> _Data entries_:
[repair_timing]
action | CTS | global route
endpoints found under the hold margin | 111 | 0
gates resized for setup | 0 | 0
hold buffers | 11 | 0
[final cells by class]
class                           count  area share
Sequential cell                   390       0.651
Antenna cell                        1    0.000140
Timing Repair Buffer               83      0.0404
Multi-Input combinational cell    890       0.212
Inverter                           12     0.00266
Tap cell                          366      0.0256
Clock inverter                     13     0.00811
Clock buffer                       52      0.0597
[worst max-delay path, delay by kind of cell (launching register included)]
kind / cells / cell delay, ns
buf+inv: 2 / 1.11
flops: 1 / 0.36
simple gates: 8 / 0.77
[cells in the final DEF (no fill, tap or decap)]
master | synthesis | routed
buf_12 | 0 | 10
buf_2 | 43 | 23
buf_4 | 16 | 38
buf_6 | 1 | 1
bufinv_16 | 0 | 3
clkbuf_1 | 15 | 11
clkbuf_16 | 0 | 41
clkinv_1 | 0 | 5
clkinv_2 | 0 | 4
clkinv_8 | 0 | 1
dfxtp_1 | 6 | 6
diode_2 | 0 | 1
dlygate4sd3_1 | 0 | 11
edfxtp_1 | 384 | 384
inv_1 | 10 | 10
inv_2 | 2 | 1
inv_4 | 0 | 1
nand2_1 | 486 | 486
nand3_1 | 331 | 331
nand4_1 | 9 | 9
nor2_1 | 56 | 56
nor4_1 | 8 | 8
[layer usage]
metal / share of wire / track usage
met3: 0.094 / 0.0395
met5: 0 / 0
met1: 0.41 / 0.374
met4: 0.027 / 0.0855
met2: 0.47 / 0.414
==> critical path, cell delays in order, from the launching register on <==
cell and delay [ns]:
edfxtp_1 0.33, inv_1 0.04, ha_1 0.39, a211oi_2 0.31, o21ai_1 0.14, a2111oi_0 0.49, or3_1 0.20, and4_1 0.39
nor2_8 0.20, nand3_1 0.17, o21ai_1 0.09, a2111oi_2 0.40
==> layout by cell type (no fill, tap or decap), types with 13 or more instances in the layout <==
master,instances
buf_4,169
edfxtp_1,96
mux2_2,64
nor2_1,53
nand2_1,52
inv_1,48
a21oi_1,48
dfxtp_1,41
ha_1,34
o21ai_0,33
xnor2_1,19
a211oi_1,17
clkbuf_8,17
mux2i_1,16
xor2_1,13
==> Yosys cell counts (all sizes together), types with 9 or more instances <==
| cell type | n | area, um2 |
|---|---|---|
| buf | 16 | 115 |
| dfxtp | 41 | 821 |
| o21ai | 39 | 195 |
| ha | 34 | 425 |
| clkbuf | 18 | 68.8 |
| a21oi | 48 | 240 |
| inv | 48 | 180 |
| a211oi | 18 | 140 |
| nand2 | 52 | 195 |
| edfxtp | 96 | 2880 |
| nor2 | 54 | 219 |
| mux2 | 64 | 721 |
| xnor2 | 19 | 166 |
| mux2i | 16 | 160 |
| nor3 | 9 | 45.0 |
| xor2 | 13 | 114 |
==> src/rtl/core/gatm_back.sv <==
// ----------------------------------------------------------------------------
// Glyph atlas text mapper back end
// Splits glyph indexes into texture and cell with a serial divider and
// drives the registered result.
// ----------------------------------------------------------------------------
module gatm_back import gatm_pkg::*; (
	input  logic               clk,
	input  logic               arst_n,
	input  logic               entry_valid,
	input  gatm_entry_t        entry,
	output logic               entry_pop,
	input  logic [CELLS_W-1:0] cells_per_side,
	input  logic [CELLS_W-1:0] texture_count,
	output logic               out_valid,
	input  logic               out_ready,
	output gatm_result_t       out_result
);

	localparam int DIV_STEPS = INDEX_W;
	localparam int STEP_W    = $clog2(DIV_STEPS);

	typedef enum logic [2:0] {
		ST_IDLE,
		ST_DIV_COL,
		ST_DIV_ROW,
		ST_CHECK,
		ST_EMIT
	} state_t;

	state_t                 state_q;
	gatm_kind_t             kind_q;
	logic [COLOR_SEL_W-1:0] sel_q;
	logic [POS_W-1:0]       pos_q;
	logic                   last_q;
	logic [INDEX_W-1:0]     quo_q;
	logic [CELLS_W-1:0]     rem_q;
	logic [STEP_W-1:0]      step_q;
	logic [7:0]             col_q;
	logic                   bound_valid_q;
	logic [7:0]             bound_tex_q;
	logic                   out_valid_q;
	gatm_result_t           out_q;

	logic [CELLS_W-1:0]     cells_eff;
	logic [CELLS_W-1:0]     count_eff;
	logic [CELLS_W+1:0]     diff;
	logic [CELLS_W-1:0]     rem_nx;
	logic [INDEX_W-1:0]     quo_nx;
	logic [23:0]            color;
	gatm_result_t           res_nx;
	logic                   emit;

	assign entry_pop  = (state_q == ST_IDLE) && entry_valid;
	assign out_valid  = out_valid_q;
	assign out_result = out_q;
	assign color      = COLOR_TABLE[sel_q];
	assign emit       = (state_q == ST_EMIT) && (!out_valid_q || out_ready);

	always_comb begin
		if (cells_per_side == '0) begin
			cells_eff = CELLS_W'(1);
		end else if (cells_per_side > CELLS_W'(MAX_CELLS)) begin
			cells_eff = CELLS_W'(MAX_CELLS);
		end else begin
			cells_eff = cells_per_side;
		end
		if (texture_count > CELLS_W'(MAX_TEXTURES)) begin
			count_eff = CELLS_W'(MAX_TEXTURES);
		end else begin
			count_eff = texture_count;
		end
		diff = {1'b0, rem_q, quo_q[INDEX_W-1]} - {2'b00, cells_eff};
		if (diff[CELLS_W+1]) begin
			rem_nx = {rem_q[CELLS_W-2:0], quo_q[INDEX_W-1]};
			quo_nx = {quo_q[INDEX_W-2:0], 1'b0};
		end else begin
			rem_nx = diff[CELLS_W-1:0];
			quo_nx = {quo_q[INDEX_W-2:0], 1'b1};
		end
		res_nx = '0;
		if (kind_q == ENT_GLYPH) begin
			res_nx.result_kind = 1'b1;
			res_nx.texture     = quo_q[7:0];
			res_nx.new_texture = !bound_valid_q || (bound_tex_q != quo_q[7:0]);
			res_nx.cell_col    = col_q;
			res_nx.cell_row    = rem_q[7:0];
			res_nx.position    = pos_q;
		end else begin
			res_nx.red   = color[23:16];
			res_nx.green = color[15:8];
			res_nx.blue  = color[7:0];
		end
	end

	always_ff @(posedge clk or negedge arst_n) begin
		if (!arst_n) begin
			state_q       <= ST_IDLE;
			kind_q        <= ENT_END;
			sel_q         <= '0;
			pos_q         <= '0;
			last_q        <= 1'b0;
			quo_q         <= '0;
			rem_q         <= '0;
			step_q        <= '0;
			col_q         <= '0;
			bound_valid_q <= 1'b0;
			bound_tex_q   <= '0;
			out_valid_q   <= 1'b0;
			out_q         <= '0;
		end else begin
			if (emit) begin
				out_valid_q <= 1'b1;
			end else if (out_valid_q && out_ready) begin
				out_valid_q <= 1'b0;
			end
			case (state_q)
				ST_IDLE: begin
					if (entry_valid) begin
						kind_q <= entry.kind;
						sel_q  <= entry.color_sel;
						pos_q  <= entry.position;
						last_q <= entry.last;
						quo_q  <= entry.index;
						rem_q  <= '0;
						step_q <= STEP_W'(DIV_STEPS - 1);
						case (entry.kind)
							ENT_GLYPH: state_q <= ST_DIV_COL;
							ENT_COLOR: state_q <= ST_EMIT;
							default: begin
								if (entry.last) begin
									bound_valid_q <= 1'b0;
									bound_tex_q   <= '0;
								end
							end
						endcase
					end
				end
				ST_DIV_COL: begin
					quo_q <= quo_nx;
					if (step_q == '0) begin
						col_q   <= rem_nx[7:0];
						rem_q   <= '0;
						step_q  <= STEP_W'(DIV_STEPS - 1);
						state_q <= ST_DIV_ROW;
					end else begin
						rem_q  <= rem_nx;
						step_q <= step_q - STEP_W'(1);
					end
				end
				ST_DIV_ROW: begin
					quo_q <= quo_nx;
					rem_q <= rem_nx;
					if (step_q == '0) begin
						state_q <= ST_CHECK;
					end else begin
						step_q <= step_q - STEP_W'(1);
					end
				end
				ST_CHECK: begin
					if (quo_q < count_eff) begin
						state_q <= ST_EMIT;
					end else begin
						if (last_q) begin
							bound_valid_q <= 1'b0;
							bound_tex_q   <= '0;
						end
						state_q <= ST_IDLE;
					end
				end
				ST_EMIT: begin
					if (emit) begin
						out_q <= res_nx;
						if (last_q) begin
							bound_valid_q <= 1'b0;
							bound_tex_q   <= '0;
						end else if (kind_q == ENT_GLYPH) begin
							bound_valid_q <= 1'b1;
							bound_tex_q   <= quo_q[7:0];
						end
						state_q <= ST_IDLE;
					end
				end
				default: state_q <= ST_IDLE;
			endcase
		end
	end

endmodule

> _How to complete this task_: Verbatim output is expected for the lines from the start of the data to the line in which "Timing Repair Buffer" appears, both included.

> _Answer to this problem_:
[repair_timing]
action | CTS | global route
endpoints found under the hold margin | 111 | 0
gates resized for setup | 0 | 0
hold buffers | 11 | 0
[final cells by class]
class                           count  area share
Sequential cell                   390       0.651
Antenna cell                        1    0.000140
Timing Repair Buffer               83      0.0404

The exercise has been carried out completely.